I say this to emphasize that I’m not an expert frontend developer (yet). I’ve dabbled in Knockout, Angular, Durandal, and Aurelia. I’m much more familiar with common libraries like lodash and jQuery. But when it came to choose a framework for DotNetApis, I chose something I had never used before: React.

Why React?

Well, in short, because Cory House convinced me. I was able to attend his excellent talk at ThatConference 2015 Angular, Backbone, and Knockout are great, so why choose React?, and followed that up with his Pluralsight course on React and Flux. Cory House is convincing. :)

It all boils down to this simple fact: React represents component boundaries as files. In other words, a single component belongs in a single file.

In a modern MVVM-style data-binding system, you usually end up with pairs of files. You have the view and the view model:

app/
  components/
    todo/
      todoViewModel.js
      todoView.html
    footer/
      footerViewModel.js
      footerView.html

I’ve written a few components like this, enough to know something’s wrong. In particular, when you have this kind of structure in your app and you need to modify a component, which file do you end up modifying? Usually both of them. New functionality generally requires both the view and view model to change. This is an indication that the view and view model are really dealing with the same underlying concern.

According to Wikipedia, the Single Responsibility Principle is “every module or class should have responsibility over a single part of the functionality provided by the software, and that responsibility should be entirely encapsulated by the class.” Take special note of the second half of that definition: “that responsibility should be entirely encapsulated”. That’s why it’s harder to have multiple files making up a single component. There’s a lack of cohesion.
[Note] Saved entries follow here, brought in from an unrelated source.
==> /design/flow/design.v <==
`timescale 1ns / 1ps
module id_stage(
  input wire rst,
  input wire [31 : 0]inst,
  input wire [63 : 0]rs1_data, 
  input wire [63 : 0]rs2_data, 
  output wire rs1_r_ena, 
  output wire [4 : 0]rs1_r_addr, 
  output wire rs2_r_ena, 
  output wire [4 : 0]rs2_r_addr, 
  output wire rd_w_ena, 
  output wire [4 : 0]rd_w_addr, 
  output wire [4 : 0]inst_type,
  output wire [7 : 0]inst_opcode,
  output wire [63 : 0]op1,
  output wire [63 : 0]op2
);
wire [6  : 0]opcode;
wire [4  : 0]rd;
wire [2  : 0]func3;
wire [4  : 0]rs1;
wire [11 : 0]imm;
assign opcode = inst[6  :  0];
assign rd     = inst[11 :  7];
assign func3  = inst[14 : 12];
assign rs1    = inst[19 : 15];
assign imm    = inst[31 : 20];
wire inst_addi =   ~opcode[2] & ~opcode[3] & opcode[4] & ~opcode[5] & ~opcode[6] 
                 & ~func3[0] & ~func3[1] & ~func3[2]; 
assign inst_type[4] = ( rst == 1'b1 ) ? 0 : inst_addi;
assign inst_opcode[0] = (  rst == 1'b1 ) ? 0 : inst_addi;
assign inst_opcode[1] = (  rst == 1'b1 ) ? 0 : 0;
assign inst_opcode[2] = (  rst == 1'b1 ) ? 0 : 0;
assign inst_opcode[3] = (  rst == 1'b1 ) ? 0 : 0;
assign inst_opcode[4] = (  rst == 1'b1 ) ? 0 : inst_addi;
assign inst_opcode[5] = (  rst == 1'b1 ) ? 0 : 0;
assign inst_opcode[6] = (  rst == 1'b1 ) ? 0 : 0;
assign inst_opcode[7] = (  rst == 1'b1 ) ? 0 : 0;
assign rs1_r_ena  = ( rst == 1'b1 ) ? 0 : inst_type[4];
assign rs1_r_addr = ( rst == 1'b1 ) ? 0 : ( inst_type[4] == 1'b1 ? rs1 : 0 );
assign rs2_r_ena  = 0;
assign rs2_r_addr = 0;
assign rd_w_ena   = ( rst == 1'b1 ) ? 0 : inst_type[4];
assign rd_w_addr  = ( rst == 1'b1 ) ? 0 : ( inst_type[4] == 1'b1 ? rd  : 0 );
assign op1 = ( rst == 1'b1 ) ? 0 : ( inst_type[4] == 1'b1 ? rs1_data : 0 );
assign op2 = ( rst == 1'b1 ) ? 0 : ( inst_type[4] == 1'b1 ? { {52{imm[11]}}, imm } : 0 ); 
endmodule
==> /design/flow/design.v <==
`timescale 1ns / 1ps
module regfile(
    input  wire clk,
	input  wire rst,
	input  wire  [4  : 0] w_addr, 
	input  wire  [63 : 0] w_data, 
	input  wire 		  w_ena, 
	input  wire  [4  : 0] r_addr1, 
	output reg   [63 : 0] r_data1, 
	input  wire 		  r_ena1, 
	input  wire  [4  : 0] r_addr2, 
	output reg   [63 : 0] r_data2, 
	input  wire 		  r_ena2 
    );
	reg [63 : 0] 	regs[0 : 31];
	always @(posedge clk) 
	begin
		if ( rst == 1'b1 ) 
		begin
			regs[ 0] <= 64'h00000000_00000000;
			regs[ 1] <= 64'h00000000_00000000;
			regs[ 2] <= 64'h00000000_00000000;
			regs[ 3] <= 64'h00000000_00000000;
			regs[ 4] <= 64'h00000000_00000000;
			regs[ 5] <= 64'h00000000_00000000;
			regs[ 6] <= 64'h00000000_00000000;
			regs[ 7] <= 64'h00000000_00000000;
			regs[ 8] <= 64'h00000000_00000000;
			regs[ 9] <= 64'h00000000_00000000;
			regs[10] <= 64'h00000000_00000000;
			regs[11] <= 64'h00000000_00000000;
			regs[12] <= 64'h00000000_00000000;
			regs[13] <= 64'h00000000_00000000;
			regs[14] <= 64'h00000000_00000000;
			regs[15] <= 64'h00000000_00000000;
			regs[16] <= 64'h00000000_00000000;
			regs[17] <= 64'h00000000_00000000;
			regs[18] <= 64'h00000000_00000000;
			regs[19] <= 64'h00000000_00000000;
			regs[20] <= 64'h00000000_00000000;
			regs[21] <= 64'h00000000_00000000;
			regs[22] <= 64'h00000000_00000000;
			regs[23] <= 64'h00000000_00000000;
			regs[24] <= 64'h00000000_00000000;
			regs[25] <= 64'h00000000_00000000;
			regs[26] <= 64'h00000000_00000000;
			regs[27] <= 64'h00000000_00000000;
			regs[28] <= 64'h00000000_00000000;
			regs[29] <= 64'h00000000_00000000;
			regs[30] <= 64'h00000000_00000000;
			regs[31] <= 64'h00000000_00000000;
		end
		else  
		begin
			if ((w_ena == 1'b1) && (w_addr != 5'h00))	 
				regs[w_addr] <= w_data; 
		end
	end
	always @(*) begin
		if (rst == 1'b1)
			r_data1 = 64'h00000000_00000000;
		else if (r_ena1 == 1'b1)
			r_data1 = regs[r_addr1];
		else
			r_data1 = 64'h00000000_00000000; 
	end
	always @(*) begin
		if (rst == 1'b1)
			r_data2 = 64'h00000000_00000000;
		else if (r_ena2 == 1'b1)
			r_data2 = regs[r_addr2];
		else
			r_data2 = 64'h00000000_00000000;
	end
endmodule
==> /design/flow/run.sh <==
#!/bin/bash
# OpenROAD 26Q1-2900-gdf79404cd8, Yosys 0.63+post, stock flow scripts
make -C /OpenROAD-flow-scripts/flow DESIGN_CONFIG=/design/flow/config.mk WORK_HOME=/design/flow/orfs finish
==> /design/flow/config.mk <==
export PLATFORM = sky130hd
export DESIGN_NAME = regfile
export DESIGN_NICKNAME = regfile
export VERILOG_FILES = /design/flow/design.v
export SDC_FILE = /design/flow/constraint.sdc
export NUM_CORES = 4
export LEC_CHECK = 1
export CORE_UTILIZATION = 40
==> /design/flow/constraint.sdc <==
current_design regfile

set clk_period 36.6
set clk_io_pct 0.2

create_clock -name clk0 -period $clk_period [get_ports {clk}]

set non_clock_inputs [all_inputs -no_clocks]
set_input_delay [expr $clk_period * $clk_io_pct] -clock clk0 $non_clock_inputs
set_output_delay [expr $clk_period * $clk_io_pct] -clock clk0 [all_outputs]
==> results_slide.txt <==
Implementation Results

Final timing
  – RSZ-0062 raised after global routing: false
  – Rel. slew slack: 0.0717
  – Period utilisation layout: 0.545
  – Setup violations, final: 0
  – Final Critical Period: 19.95 ns
  – Hold Violations, Final: 0
  – F_max: 0.0501 GHz
  – Setup TNS: 0 ns
  – Post-route worst setup slack: 16.65 ns
  – Final Max Tran Viols: 0
  – Worst Tran Pin Value: 1.38 ns

Run
  – Tool warnings: 26
  – Max-cap violations: 0

Placement
  – GPL Wtd Cong: 0.985
  – DPL Wire Length: 256000 microns
  – DP Worst Slack: 16.70 ns
  – DP Area: 115000 sq um
  – PortBufs: 211

Critical path
  – CP Launch Type: primary input
  – Arrival @ worst endpoint: 12.63 ns
  – Setup CP Type: in -> out
  – CP Max Fanout: 51
  – Worst Path Required: 29.28 ns
  – CP endpoint kind: output port

CTS
  – CTS tree: built
  – Number of CTS-inserted buffers: 224
  – CTS Hold Bufs: 0
  – CTS max path bufs: 4
  – Post-CTS sizing: 0
  – Number of clock sinks: 2048
  – CTS clock-pin slew for the worst setup and hold paths: 0.06 ns
  – Clock root buffer: clkbuf_16
  – H-Tree Depth: 4
  – Post-CTS Setup Bufs: 0

Detailed routing
  – Wirelength per Cell: 39.4 microns
  – Total routed wirelength: 431000 microns
  – Vias: 68061
  – DRC: 0
  – DR pass1 iterations: 6
  – ANT nets after route: 0
  – Vias per cell: 6.23
  – DR iter-0 viols: 5232

GRT
  – First-pass GRT wire length: 590000 microns
  – Initial antenna violation count: 51
  – Largest net degree at the start of global routing: 100
  – Vias in the first global route: 73291
  – Total Routing Usage GR: 0.346
  – GRT overflow: 0

Layout
  – Area Growth Syn to Fin: 12.3%
  – Design Area, Final: 122000 sq um
  – Number of flip-flops in the largest register: 2048
  – Fin util: 0.451
  – Top flop regs: regs (2048)
  – Layout cells sized above 1: 0.231
  – Fillers: 22869
  – Top reg by flops: regs

Synth
  – Post-synth seq share: 0.565
  – Post-Syn Area per Cell: 15.4 sq um
  – Yosys stat chip area: 109000 sq um
  – Number of synthesis warnings: 1
  – Most common cell in the netlist: edfxtp_1
  – Post-synth EDFFs: 2048
  – Post-synth top flop: edfxtp_1
  – Synth Register Bits: 2048
  – Most common library cells after synthesis: edfxtp_1 (2048), and2_1 (1991), mux4_2 (913), mux2i_1 (526), clkbuf_1 (492)
  – Largest cells by area: edfxtp_1 (57%), mux4_2 (19%), and2_1 (11%), mux2i_1 (4.8%), clkbuf_1 (1.7%)
  – Mapped Area: 109000 sq um
  – FFs w/ async S/R, synth: 0
  – Gate Count Post-Synth: 7051
  – Largest type area fraction: 0.565
  – Synth area leader: edfxtp_1
  – Netlist cell types: 56
  – Ys cells: 7051

Floorplanning
  – Core area: 271000 sq um
  – Num rows: 191
  – # IOs: 212
  – Die area: 274000 sq um
  – Chip Height: 524 microns
  – Initial Utilization: 0.402
  – Die width: 524 microns

Power
  – Comb power frac: 0.118
  – NetSw: 1410 uW
  – Switching share of power: 0.251
  – PwrDens: 45.9 nW/um^2
  – Lkg Pwr: 0.0422 uW
  – Design Power: 5610 uW
  – Peak VDD IR: 0.0381 mV
  – Int Pwr: 4200 uW
  – Clock share of power: 0.387
  – Power share of the sequential group: 0.494

Min path
  – Hold path start: rst
  – Worst hold path class: in -> reg
  – Hold endpoint: regs[0][26]
  – Hold path cells: 1

Status
  – Outcome: finished clean
==> metal layers <==
layer	up-vias	routed length, microns	track usage
met1	33233	124000	0.359
met5	-	2450	0.0851
met2	6176	185000	0.464
li1	27383	-	-
met4	74	27700	0.176
met3	1195	91500	0.314
==> cells in the final DEF, fill, tap and decap left out, types with 7 or more instances in the layout <==
cell type,Yosys,routed
a2111oi_0,8,8
a211oi_1,31,31
a21oi_1,43,43
a221oi_1,21,21
a22o_1,33,33
a22oi_1,66,66
and2_1,1991,1992
and3_1,11,11
buf_12,0,12
buf_4,66,334
buf_8,2,7
bufinv_16,0,13
clkbuf_1,492,46
clkbuf_16,0,227
clkdlybuf4s50_1,0,202
clkinv_1,0,58
clkinv_2,0,45
conb_1,1,64
diode_2,0,69
edfxtp_1,2048,2048
mux2_2,45,45
mux2i_1,526,526
mux4_2,913,913
nand2_1,47,42
nand2b_1,16,12
nand3_1,27,27
nand3b_1,7,7
nor2_1,81,47
nor2_4,0,32
nor2b_1,37,35
nor3_1,12,11
o211ai_1,16,16
o21ai_0,11,11
o21ai_1,9,9
o221ai_1,81,81
o22a_1,66,66
o22ai_1,50,50
or2_4,0,32
==> cells by family (layout without fill, tap and decap cells) <==
| group | count (synthesis) | in the layout | share of synthesized area |
|---|---|---|---|
| buffers and inverters | 772 | 952 | 0.0323 |
| AOI/OAI and AO/OA | 459 | 459 | 0.0323 |
| muxes | 1484 | 1484 | 0.242 |
| and+or+nand+nor | 2287 | 2287 | 0.128 |
| other | 1 | 133 | 0.0000345 |
| DFF | 2048 | 2048 | 0.565 |
==> metrics by stage <==
stage                     instances  hold WS (ns)
after floorplan                7114          7.52
after global placement        10469          7.79
after detailed placement      10469          7.79
after CTS                     10864          6.84
after global routing          10908          6.85
final                         10933          6.85
==> critical path, cell delays in order <==
cell,delay (ns)
buf_8,0.45
buf_4,0.54
buf_4,0.62
buf_4,0.68
buf_4,0.68
mux4_2,0.35
mux2_2,0.14
o22ai_1,0.09
nor4_2,0.95
buf_4,0.24
clkdlybuf4s50_1,0.45
==> power groups by stage <==
stage / clock (uW) / sequential [uW] / combinational (uW)
6_report: 2170 / 2770 / 664
5_1_grt: 2260 / 2790 / 688
4_1_cts: 2190 / 2770 / 652
==> worst max-delay path by stage <==
stage | start | endpoint | slack, ns | cells past startpoint
final | r_addr2[0] | r_data2[4] | 16.65 | 11
after global routing | r_addr2[0] | r_data2[4] | 16.37 | 11
after CTS | r_addr2[0] | r_data2[4] | 16.67 | 11
==> final cells by class <==
class	count	area [sq um]	area share
Clock inverter	122	908	0.00743
Sequential cell	2048	61500	0.503
Tap cell	3570	4470	0.0365
Timing Repair Buffer	557	4900	0.0401
Antenna cell	69	173	0.00141
Multi-Input combinational cell	4294	44400	0.364
Clock buffer	273	5850	0.0479
Power figures rest on the tool's default switching activity, not on a simulated workload.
Another hurdle with modern MVVM-style data-binding systems is that they use templating. This means that you have three languages to deal with: JavaScript (or some variant) for the view model, HTML for most of the view, and whatever HTML extensions exist as part of the templating solution. That’s a fair amount of context switching.

None of these hurdles are insurmountable, of course. Large systems have been written with these techniques, and they work well. But we can do better.

React addresses these problems by restructuring a “component”. Instead of having two files, with one of them containing a programming (templating) language within HTML, React just reverses that and puts HTML in the JavaScript.

app/
  components/
    todo.jsx
    footer.jsx

This seems like a small thing, but it really does make a difference in day-to-day work. One component is in one file, which contains both the HTML and logic. When a component changes, only one file changes. And there’s only two languages: JavaScript (or some variant) and HTML. There’s no separate templating language; if you need a for loop around some content, you just write it in JavaScript.

React simplifies component work. Then it gets out of your way.

My First Attempt (Flux, not Redux)

React only addresses the “view” part of the frontend. It doesn’t have any opinions about how you store your data. There’s a pretty common pattern of data management called Flux.

When I started using React, I decided to go with “vanilla Flux”; that is, to have a singleton dispatcher implementation. Flux works like this:

You have “action creators”, which are just functions that return actions. Those actions are data (objects) that represent some action, such as a user clicking a button or typing into a textbox. The actions are sent to the dispatcher, which is a singleton. The dispatcher then sends out the action to each store that has registered with it (this is just a simple pub/sub pattern).

The stores are where the application state lives. Each store updates itself by responding to actions coming from the dispatcher. Each time it updates, it notifies its subscribers, which are the views (the actual JSX components). Those views in turn will respond to user interaction by calling the action creators and dispatching those actions.

This diagram is a bit simplified; the “Views” here are really made up of two different kind of views: “smart” or “page” or “container” or “route” views, which sit at the top level and subscribe to store updates, and “dumb” views, which only receive data from their parent views.

This is all well and good, but as DotNetApis grew more complex, I started running into problems.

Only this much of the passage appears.